Ti abbraccia con tutto il fervore rivoluzionario.
Che
La lettura di Fidel conserva nelle registrazioni ereditate dalle nuove generazioni un grande sentimento attraverso il tono e le pause utilizzate nei suoi discorsi pubblici. La voce spezzata è un campione umano del Comandante che finalmente è riuscito a parlare del suo amico senza tradire la missione concordata. Il Che era andato via per realizzare uno dei suoi grandi ideali: “lottare contro l’imperialismo ovunque esso sia”, come lo concepisce l’internazionalismo. Spogliato di tutto e dotato solo della sua convinzione marxista-rivoluzionaria per il socialismo, il “soldato d’America” andava se ne in giro organizzando la resistenza anticolonialista in Africa e la definitiva emancipazione dell’America Latina. In quella stessa occasione fu annunciato l’accordo unanime per la fusione dei giornali Revolución e Hoy, dando origine al Granma come simbolo della concezione ideologica del processo cubano.
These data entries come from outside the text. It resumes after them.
### src/rtl/rca_nibble_seq_arb_pkg.sv
// ---------------------------------------------------------------------------
// rca_nibble_seq_arb_pkg : shared FSM states and nibble sizing.  Rev 1.0
// ---------------------------------------------------------------------------
`default_nettype none

package rca_nibble_seq_arb_pkg;

  typedef enum logic [1:0] {
    IDLE = 2'd0,
    RUN  = 2'd1,
    DONE = 2'd2
  } state_t;

  localparam int NIBBLE_W = 4;

  function automatic int nib_count(input int width);
    return width / NIBBLE_W;
  endfunction

endpackage

`default_nettype wire

### src/rtl/rca_4b.sv
// ---------------------------------------------------------------------------
// rca_4b : 4-bit ripple-carry adder slice.  Rev 1.0
// ---------------------------------------------------------------------------
`default_nettype none

module rca_4b
  import rca_nibble_seq_arb_pkg::*;
(
  input  logic [NIBBLE_W-1:0] a,
  input  logic [NIBBLE_W-1:0] b,
  input  logic                cin,
  output logic [NIBBLE_W-1:0] sum,
  output logic                cout
);

  logic [NIBBLE_W:0] c;

  assign c[0] = cin;

  for (genvar i = 0; i < NIBBLE_W; i++) begin : g_fa
    assign sum[i]  = a[i] ^ b[i] ^ c[i];
    assign c[i+1]  = (a[i] & b[i]) | (c[i] & (a[i] ^ b[i]));
  end

  assign cout = c[NIBBLE_W];

endmodule

`default_nettype wire

### src/rtl/rca_nibble_seq_arb.sv
// ---------------------------------------------------------------------------
// rca_nibble_seq_arb : round-robin nibble-serial adder sharing one rca_4b.  Rev 1.0
// ---------------------------------------------------------------------------
`default_nettype none

module rca_nibble_seq_arb
  import rca_nibble_seq_arb_pkg::*;
#(
  parameter int WIDTH = 16
) (
  input  logic             clk,
  input  logic             rst_n,
  input  logic             req0_valid,
  output logic             req0_ready,
  input  logic [WIDTH-1:0] req0_a,
  input  logic [WIDTH-1:0] req0_b,
  input  logic             req0_cin,
  input  logic             req1_valid,
  output logic             req1_ready,
  input  logic [WIDTH-1:0] req1_a,
  input  logic [WIDTH-1:0] req1_b,
  input  logic             req1_cin,
  output logic             rsp_valid,
  input  logic             rsp_ready,
  output logic             rsp_id,
  output logic [WIDTH-1:0] rsp_sum,
  output logic             rsp_cout,
  output logic             busy
);

  localparam int NIB    = nib_count(WIDTH);
  localparam int IDX_W  = (NIB > 1) ? $clog2(NIB) : 1;
  localparam int NIB_SH = $clog2(NIBBLE_W);
  localparam logic [IDX_W-1:0] LAST_IDX = IDX_W'(NIB - 1);

  if ((WIDTH % NIBBLE_W) != 0 || WIDTH < NIBBLE_W) begin : g_width_check
    $error("rca_nibble_seq_arb: WIDTH must be a multiple of 4 and at least 4");
  end

  state_t                    state;
  state_t                    state_nxt;
  logic [WIDTH-1:0]          a_reg;
  logic [WIDTH-1:0]          b_reg;
  logic [WIDTH-1:0]          sum_reg;
  logic                      carry;
  logic                      cout_reg;
  logic                      id_reg;
  logic                      last_grant;
  logic [IDX_W-1:0]          nib_idx;
  logic [IDX_W+NIB_SH-1:0]   nib_base;
  logic                      grant_valid;
  logic                      grant_id;
  logic                      accept;
  logic                      last_nib;
  logic [NIBBLE_W-1:0]       s_nib;
  logic                      c_out;

  // Round-robin only matters on contention; a lone requester always wins.
  assign grant_valid = (state == IDLE) && (req0_valid || req1_valid);
  assign grant_id    = (req0_valid && req1_valid) ? ~last_grant : req1_valid;
  assign req0_ready  = rst_n && grant_valid && !grant_id;
  assign req1_ready  = rst_n && grant_valid &&  grant_id;
  assign accept      = req0_ready | req1_ready;

  assign nib_base = {nib_idx, {NIB_SH{1'b0}}};
  assign last_nib = (nib_idx == LAST_IDX);

  rca_4b u_rca (
    .a    (a_reg[nib_base +: NIBBLE_W]),
    .b    (b_reg[nib_base +: NIBBLE_W]),
    .cin  (carry),
    .sum  (s_nib),
    .cout (c_out)
  );

  always_ff @(posedge clk or negedge rst_n) begin
    if (!rst_n) begin
      state <= IDLE;
    end else begin
      state <= state_nxt;
    end
  end

  always_comb begin
    state_nxt = state;
    rsp_valid = 1'b0;
    busy      = 1'b0;
    case (state)
      IDLE: begin
        if (accept) state_nxt = RUN;
      end
      RUN: begin
        busy = 1'b1;
        if (last_nib) state_nxt = DONE;
      end
      DONE: begin
        busy      = 1'b1;
        rsp_valid = 1'b1;
        if (rsp_ready) state_nxt = IDLE;
      end
      default: state_nxt = IDLE;
    endcase
  end

  always_ff @(posedge clk or negedge rst_n) begin
    if (!rst_n) begin
      a_reg      <= '0;
      b_reg      <= '0;
      sum_reg    <= '0;
      carry      <= 1'b0;
      cout_reg   <= 1'b0;
      id_reg     <= 1'b0;
      last_grant <= 1'b1;
      nib_idx    <= '0;
    end else if (accept) begin
      a_reg      <= grant_id ? req1_a   : req0_a;
      b_reg      <= grant_id ? req1_b   : req0_b;
      carry      <= grant_id ? req1_cin : req0_cin;
      id_reg     <= grant_id;
      last_grant <= grant_id;
      nib_idx    <= '0;
    end else if (state == RUN) begin
      sum_reg[nib_base +: NIBBLE_W] <= s_nib;
      carry   <= c_out;
      nib_idx <= last_nib ? '0 : nib_idx + 1'b1;
      if (last_nib) cout_reg <= c_out;
    end
  end

  assign rsp_id   = id_reg;
  assign rsp_sum  = sum_reg;
  assign rsp_cout = cout_reg;

endmodule

`default_nettype wire

### config.mk
export PLATFORM = sky130hd
export DESIGN_NAME = rca_nibble_seq_arb
export DESIGN_NICKNAME = d
export VERILOG_FILES = /design/src/rtl/rca_nibble_seq_arb_pkg.sv /design/src/rtl/rca_4b.sv /design/src/rtl/rca_nibble_seq_arb.sv
export SDC_FILE = /design/constraint.sdc
export NUM_CORES = 1
export LEC_CHECK = 0
export ABC_AREA = 1
export ABC_CLOCK_PERIOD_IN_PS = 3800
export BUFFER_PORTS_ARGS = -buffer_cell sky130_fd_sc_hd__buf_2
export CELL_PAD_IN_SITES_DETAIL_PLACEMENT = 0
export CELL_PAD_IN_SITES_GLOBAL_PLACEMENT = 2
export CORE_AREA = 4 4 91 157
export CTS_BUF_LIST = sky130_fd_sc_hd__clkbuf_8
export CTS_CLUSTER_SIZE = 28
export DETAILED_ROUTE_END_ITERATION = 7
export DIE_AREA = 0 0 95 161
export PLACE_DENSITY_LB_ADDON = 0.1
export SYNTH_ARGS = -nofsm -noshare
export SYNTH_HDL_FRONTEND = slang
export SYNTH_SLANG_ARGS = --single-unit
### constraint.sdc
create_clock -name clk -period 3.8 [get_ports clk]
set_clock_uncertainty 0.05 [all_clocks]
set_input_delay 0.57 -clock clk [delete_from_list [all_inputs] [get_ports clk]]
set_output_delay 0.57 -clock clk [all_outputs]
set_load 0.02 [all_outputs]
==> impl_metrics.csv <==
group,metric,value,unit
outcome,status,"complete, no violations",
die,core_region_area,12900,um^2
yosys,synthesis.nets,456,
route,wl_met1,3670,um
timing,slew_violations,0,
yosys,synthesis.area,2960,um^2
route,final_antenna_net_count,0,
hold_path,hold_path.class,"in2async",
cells_and_area,flow.area_growth_from_synthesis,24.9,%
die,die_area,15300,um^2
die,die_width,95,um
timing,finalSetupViolCount,0,
yosys,synthMostInstantiatedCell,"nand2_1",
yosys,dominantRegCellSynth,"dfrtp_1",
setup_path,setup.reg_to_reg.worst_slack,0.69,ns
clock_network,cts-buffers-inserted,5,
route,routed_wire_length_per_instance,14.4,um
timing,holdWs,0.350,ns
die,num_io_pins,93,
yosys,post_synth.cell_area_avg,7.94,um^2
route,vias_per_std_cell,4.29,
route,drt-total-wl,9140,um
grt,grt_pass1_wl,15200,um
yosys,synth_edf_count,0,
timing,hold_viol,0,
route,detailroute.wirelength.met2,4970,um
yosys,area_leader_netlist,"dfrtp_1",
route,detailed_route_drc_error_count,0,
placement,globalplace.congestion,0.796,
timing,rsz_0062_raised_after_global_routing,"no",
yosys,synthesized_netlist_cell_count,372,
grt,maximum_number_of_pins_on_one_net_before_global_route_repair,57,
power,power_frac_seq,0.353,
power,power.switching_fraction,0.459,
clock_network,cts-root-buf,"clkbuf_8",
cells_and_area,finalCoreUtilization,0.285,
route,dr.max_layer_used,"met4",
power,power.leakage,1.86,nW
clock_network,postCtsSetupRepairBufs,0,
yosys,synth_commonest_cells,"nand2_1 (149), dfrtp_1 (55), nand3_1 (38)",
timing,period_minus_slack,3.11,ns
clock_network,clkLatencyLatePin,0.32,ns
yosys,synth_top_cell_area_share,0.466,
setup_path,crit_path_end_kind,"flop",
die,core.rowCount,55,
route,drtIter0Drc,83,
cells_and_area,final_cells,634,
cells_and_area,n_antenna_cell,0,
setup_path,r2r_cells,14,
die,dieHeight,161,um
power,cell_area_power_density,795,nW/um^2
setup_path,data_arrival_critical_path,3.30,ns
cells_and_area,multiInputGateArea,1370,um^2
route,vias,2723,
clock_network,clock-sinks,56,
timing,max_freq,322,MHz
die,start_util,0.228,
cells_and_area,fin_nets,546,
power,comb_power_share,0.511,
power,clock_power_share,0.136,
clock_network,cts_max_level,2,
clock_network,cts.reportedPaths.clkPinSlew,0.11,ns
power,switchingPower,1.34,mW
yosys,yosys-top-cells-area,"dfrtp_1 (47%), nand2_1 (19%), nand3_1 (6.4%), o21ai_0 (5.8%), ha_1 (3.8%)",
grt,globalRouteOverflowTotal,0,
grt,globalRouteTotalUtil,0.127,
run,max_cap_violations,0,
grt,grt_antenna_before_repair,0,
yosys,yosysUniqueCellTypes,26,
cells_and_area,fill_cells,1549,
timing,fin_crit_sh,0.818,
setup_path,setup.worst_path.class,"reg2reg",
placement,place.detailed.hpwl,7150,um
clock_network,cts_resized,0,
yosys,yosysWarningCount,0,
setup_path,cp_data_required_time,4.00,ns
timing,setup_tns,0,ns
placement,numPortBuffers,92,
timing,worst_slew_pin_slew,0.728,ns
setup_path,critical_path_peak_fanout,16,
power,ir_drop,0.247,mV
power,p_int,1.59,mW
yosys,synth_register_bits,56,
yosys,ys_seq_area_frac,0.475,
setup_path,timing.rr.start,"nib_idx[0]",
clock_network,clk_path_buf_depth,2,
grt,first_global_vias,2964,
placement,dpl.cell_count,626,
clock_network,post_cts_hold_buffer_count,0,
timing,headroom_to_the_max_slew_limit,0.515,
setup_path,startpoint_type,"flop",
cells_and_area,seq_area,1400,um^2
yosys,synth-async-reset-ratio,1.00,
route,met3_wire_length,351,um
route,firstDrtPassIters,4,
setup_path,rr_endpoint,"rsp_sum[15]",
cells_and_area,drive_gt1_frac,0.251,
clock_network,cts_tree,"yes",
[routing by layer]
| layer | vias to the layer above | global-route usage |
|---|---|---|
| li1 | 1379 | - |
| met3 | 7 | 0.0224 |
| met1 | 1276 | 0.147 |
| met5 | - | 0 |
| met4 | 0 | 0.0355 |
| met2 | 61 | 0.233 |
[cell type report]
type                    count  share of cell area
flip-flops and latches     56               0.380
multi-input cells         280               0.372
repair buffers             99               0.139
well taps                 171              0.0580
inverters                  20              0.0203
clock buffers               5              0.0187
clock inverters             3              0.0115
La mitizzazione della figura del Che dopo il suo assassinio in Bolivia, ha cercato di trasformarlo in un'icona innocuo-ribelle, lontana dal marxismo e dai precetti socialisti, ma ancora una volta la storia ha dimostrato la forza del pensiero rivoluzionario, antimperialista e socialista che ha identificato Ernesto Che Guevara.
La lettera del Che, più che l’insieme di parole e sentimenti espressi, è fondamentalmente una dichiarazione di principi rivoluzionari e di fedeltà umana che ha segnato le sue azioni nella Rivoluzione cubana, così come la puntuale dimostrazione che il rapporto tra i due leader rivoluzionari andava oltre la mera coincidenza di idee convergenti in una profonda amicizia, qualcosa che l’imperialismo ha voluto manipolare propagando false leggende, ma che alla fine la grandezza della verità storica ha dimostrato che Fidel e il Che hanno avuto un profondo rispetto e ammirazione l’uno per l’altro fin dai primi giorni in cui si sono incontrati, convertiti in affetto nel tempo. La successiva mitizzazione della figura del Che dopo il suo assassinio in Bolivia, ha cercato di trasformarlo in un’icona innocuo-ribelle, lontana dal marxismo e dai precetti socialisti, ma ancora una volta la storia ha dimostrato la forza del pensiero rivoluzionario, antimperialista e socialista che ha identificato Ernesto Che Guevara.
"Qui lascio la più pura delle mie speranze come costruttore". Ernesto Che Guevara
Tra le idee che il Che ha lasciato nella sua lettera, spiccano la sua convinzione per un futuro migliore per l’umanità, la sua fiducia negli ideali del processo cubano, così come la sua concezione dell'”uomo nuovo” che aveva già sviluppato in un’altra lettera-articolo del 12 marzo 1965, pubblicato sulla rivista Marcha sotto il titolo “Il socialismo e l’uomo a Cuba“, perché quando nel suo messaggio d’addio si riferisce “qui lascio la più pura delle mie speranze come costruttore“, si riferisce all'”uomo nuovo”, perché per il Che il rivoluzionario è soprattutto un costruttore.
L’abbraccio con “fervore rivoluzionario” del Che risuonò quella notte in tutto il continente e ancora oggi rimbomba in chi lotta per un mondo migliore.